Serving Waitsburg, Dayton and the Touchet Valley
Local friends set up opportunity for community to share experiences
Waitsburg–My long-time friend Maria Garcia and I were recently sitting (six feet apart) in her back acre, talking about how the pandemic has affected us personally. We hadn't planned it. I had stopped by for a brief hello. But then we decided to share a glass of wine outside in the shade.
We've known each other for a very long time and are the best of friends. In no time, we were discussing the psychological and emotional impacts we and others have experienced, due not solely to the pandemic over the last five months. We observed our community experiencing disorientation, economic turmoil, social tensions, and political polarization-all of the uncertainty creating grief, anger, and anxiety. Our conclusion, we are living through a time of immense social trauma, and it's taking a toll on all of us.
That conclusion quickly became an action. There was something we could do. It is something both of us have been doing much of our lives. It meant we didn't have to just sit on our sofas, feeling helpless.
Here's what we did: we got permission to set up a small table and a few chairs on Main Street in Waitsburg on the morning of July 15. We borrowed an easel with a large whiteboard. On it, we wrote, "Let's Talk about Hope." It looked a bit like school. We had crayons and paper. Anyone was welcome to sit down and visit.
A familiar neighbor had already been hanging around, strumming his trusty mandolin; he naturally joined us.

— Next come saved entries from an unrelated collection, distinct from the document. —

<file path="src/logic/vga_bus_pkg.sv">
package vga_bus_pkg;

    // addr holds bits 5:1 of the I/O port, bytesel picks the even or odd byte
    // even ports (3D4, 3D8, 3DA, 3C0, 3C8) use bytesel[0] and data[7:0]
    // odd ports (3D5, 3D9, 3C7, 3C9) use bytesel[1] and data[15:8]
    typedef struct packed {
        logic        access;
        logic        wr_en;
        logic [4:0]  addr;
        logic [1:0]  bytesel;
        logic [15:0] data;
    } bus_req_t;

    // ack and data are valid one clk cycle after the request
    typedef struct packed {
        logic        ack;
        logic [15:0] data;
    } bus_rsp_t;

    // decoded register of the current access
    typedef enum logic [3:0] {
        sel_none,
        sel_crtc_index,
        sel_crtc_data,
        sel_mode,
        sel_color,
        sel_status,
        sel_amcr,
        sel_dac_rd_idx,
        sel_dac_wr_idx,
        sel_dac_data
    } reg_sel_e;

endpackage

</file>
<file path="src/logic/vga_disp_pkg.sv">
package vga_disp_pkg;

    // one palette entry is red, green and blue, 6 bits each
    localparam int DAC_ENTRY_W = 18;

    // settings carried to vga_clk through the handshake, once per frame
    typedef struct packed {
        logic [14:0] cursor_pos;
        logic [2:0]  cursor_scan_start;
        logic [2:0]  cursor_scan_end;
        logic [3:0]  background_color;
    } disp_cfg_t;

    // each bit has its own two-flop synchronizer
    typedef struct packed {
        logic cursor_enabled;
        logic graphics_enabled;
        logic bright_colors;
        logic palette_sel;
        logic vga_256_color;
    } disp_flags_t;

    // component order for palette reads and writes
    typedef enum logic [1:0] {
        phase_red,
        phase_green,
        phase_blue
    } dac_phase_e;

endpackage

</file>
<file path="src/logic/dac_port.sv">
`timescale 1ns/100ps

module dac_port
    import vga_bus_pkg::*;
    import vga_disp_pkg::*;
#(
    parameter int DAC_DEPTH_LOG2 = 8
) (
    input  logic                      clk,
    input  logic                      reset,
    input  bus_req_t                  req,
    input  reg_sel_e                  sel,
    output logic [5:0]                rd_component,
    output logic                      wr_en_ram,
    output logic [DAC_DEPTH_LOG2-1:0] ram_addr,
    output logic [DAC_ENTRY_W-1:0]    ram_wdata,
    input  logic [DAC_ENTRY_W-1:0]    ram_q
);

    logic [DAC_DEPTH_LOG2-1:0] wr_idx;
    logic [DAC_DEPTH_LOG2-1:0] rd_idx;
    dac_phase_e                wr_phase;
    dac_phase_e                rd_phase;
    logic [11:0]               rg_hold;
    logic                      dac_write;
    logic                      dac_read;

    function automatic dac_phase_e next_phase(input dac_phase_e p);
        case (p)
            phase_red:   return phase_green;
            phase_green: return phase_blue;
            default:     return phase_red;
        endcase
    endfunction

    assign dac_write = (sel == sel_dac_data) && req.wr_en;
    assign dac_read  = (sel == sel_dac_data) && !req.wr_en;

    // blue write commits red and green from the holding register
    assign wr_en_ram = dac_write && (wr_phase == phase_blue);
    assign ram_wdata = {rg_hold, req.data[13:8]};
    assign ram_addr  = dac_write ? wr_idx : rd_idx;

    always_comb begin
        case (rd_phase)
            phase_green: rd_component = ram_q[11:6];
            phase_blue:  rd_component = ram_q[5:0];
            default:     rd_component = ram_q[17:12];
        endcase
    end

    always_ff @(posedge clk or posedge reset) begin
        if (reset) begin
            wr_idx   <= '0;
            rd_idx   <= '0;
            wr_phase <= phase_red;
            rd_phase <= phase_red;
        end else begin
            if ((sel == sel_dac_wr_idx) && req.wr_en) begin
                wr_idx   <= req.data[DAC_DEPTH_LOG2-1:0];
                wr_phase <= phase_red;
            end else if (dac_write) begin
                wr_phase <= next_phase(wr_phase);
                if (wr_phase == phase_blue) begin
                    wr_idx <= wr_idx + 1'b1;
                end
            end

            // read index sits on the odd byte lane
            if ((sel == sel_dac_rd_idx) && req.wr_en) begin
                rd_idx   <= req.data[8 +: DAC_DEPTH_LOG2];
                rd_phase <= phase_red;
            end else if (dac_read) begin
                rd_phase <= next_phase(rd_phase);
                if (rd_phase == phase_blue) begin
                    rd_idx <= rd_idx + 1'b1;
                end
            end
        end
    end

    always_ff @(posedge clk) begin
        if (dac_write && (wr_phase != phase_blue)) begin
            rg_hold <= {rg_hold[5:0], req.data[13:8]};
        end
    end

endmodule

</file>
<file path="config.mk">
export PLATFORM = sky130hd
export DESIGN_NAME = dac_port
export DESIGN_NICKNAME = d
export VERILOG_FILES = /design/src/logic/vga_bus_pkg.sv /design/src/logic/vga_disp_pkg.sv /design/src/logic/dac_port.sv
export SDC_FILE = /design/constraint.sdc
export NUM_CORES = 1
export LEC_CHECK = 0
export BUFFER_PORTS_ARGS = -buffer_cell sky130_fd_sc_hd__clkbuf_2
export CAP_MARGIN = 20
export CORE_ASPECT_RATIO = 1.5
export CORE_UTILIZATION = 50
export DETAILED_ROUTE_END_ITERATION = 7
export PLACE_DENSITY_LB_ADDON = 0.1
export REMOVE_ABC_BUFFERS = 1
export SYNTH_ARGS = -nofsm -noshare
export SYNTH_HDL_FRONTEND = slang
export SYNTH_SLANG_ARGS = --single-unit
</file>
<file path="constraint.sdc">
create_clock -name clk -period 4.3 [get_ports clk]
set_input_delay 0.645 -clock clk [delete_from_list [all_inputs] [get_ports clk]]
set_output_delay 0.645 -clock clk [all_outputs]
set_load 0.05 [all_outputs]
</file>
; After elaboration in Yosys (flattened, before gate mapping)
; Index checks and enable logic that the tools add are counted.
[word_totals]
output_inout_bits = 33
word_cells = 44
in_bits = 49
register_bits = 32
[classes]
eq_ne = 8
muxes = 14
reduce_logical = 15
addsub = 2
[op_table]
columns = operator, n
row1 = $mux 8, 7
row2 = $add 8x1->8 const B, 2
row3 = $pmux 6 s2, 1
row4 = $eq 4x4->1 const B, 2
row5 = $mux 2, 4
row6 = $pmux 2 s2, 2
row7 = $reduce_bool 2->1, 4
row8 = $logic_and 1x1->1, 6
row9 = $eq 2x1->1 const B, 2
row10 = $eq 2x2->1 const B, 2
row11 = $eq 4x3->1 const B, 1
row12 = $logic_not 2->1, 2
row13 = $reduce_and 2->1, 2
row14 = $ne 2x2->1 const B, 1
row15 = $logic_not 1->1, 1

; Depth between registers and ports, before layout
; Gate-level depths: netlist of the first run.
[logic_depth]
ltp_word = 4
depth_mapped = 7
ltp_nobuf = 6

; Worst setup path after synthesis of the first run
; OpenSTA, ideal clock, no wires.
[synth_path]
path_kind = input to output
from = in sel[0]
to = out ram_addr[0]
arrival_ns = 1.870
required_ns = 3.655
stages = 4
slack_ns = 1.785
cell_sequence = clkbuf_1 > and4bb_2 > nand2_1 > mux2_1
[synth_via]
elab_chain_cells = 3
[synth_lines]
columns = item, line
row1 = from (decl), dac_port.sv:12  ; input reg_sel_e sel,
row2 = $eq 4x4->1, dac_port.sv:36  ; assign dac_write = (sel == sel_dac_data) && req.wr_en;
row3 = $logic_and 1x1->1, dac_port.sv:36
row4 = $mux 8, dac_port.sv:42  ; assign ram_addr = dac_write ? wr_idx : rd_idx;
row5 = to (decl), dac_port.sv:15  ; output logic [DAC_DEPTH_LOG2-1:0] ram_addr,
; Every way passes these cells.

; Worst setup path in the final report of the first run
[layout_path]
from = in sel[0]
to = out ram_addr[6]
; Same word-level chain as after synthesis.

A woman who had just picked up her coffee drink from Ten Ton also sat and joined us. (She looked familiar and reminded me we had met almost a year earlier. We reconnected.) Over an hour, seven or eight other people stopped to see what was happening.
When we invited them to draw a picture of what "hope" looked like, they drew. When we asked, "How has the pandemic affected your ability to hope?" they spoke. Some folks used relatively few words; others used many. We listened. We reflected on what we heard. When the hour was up, one woman said, "I didn't realize how much I needed this."
We have decided we are going to do it again.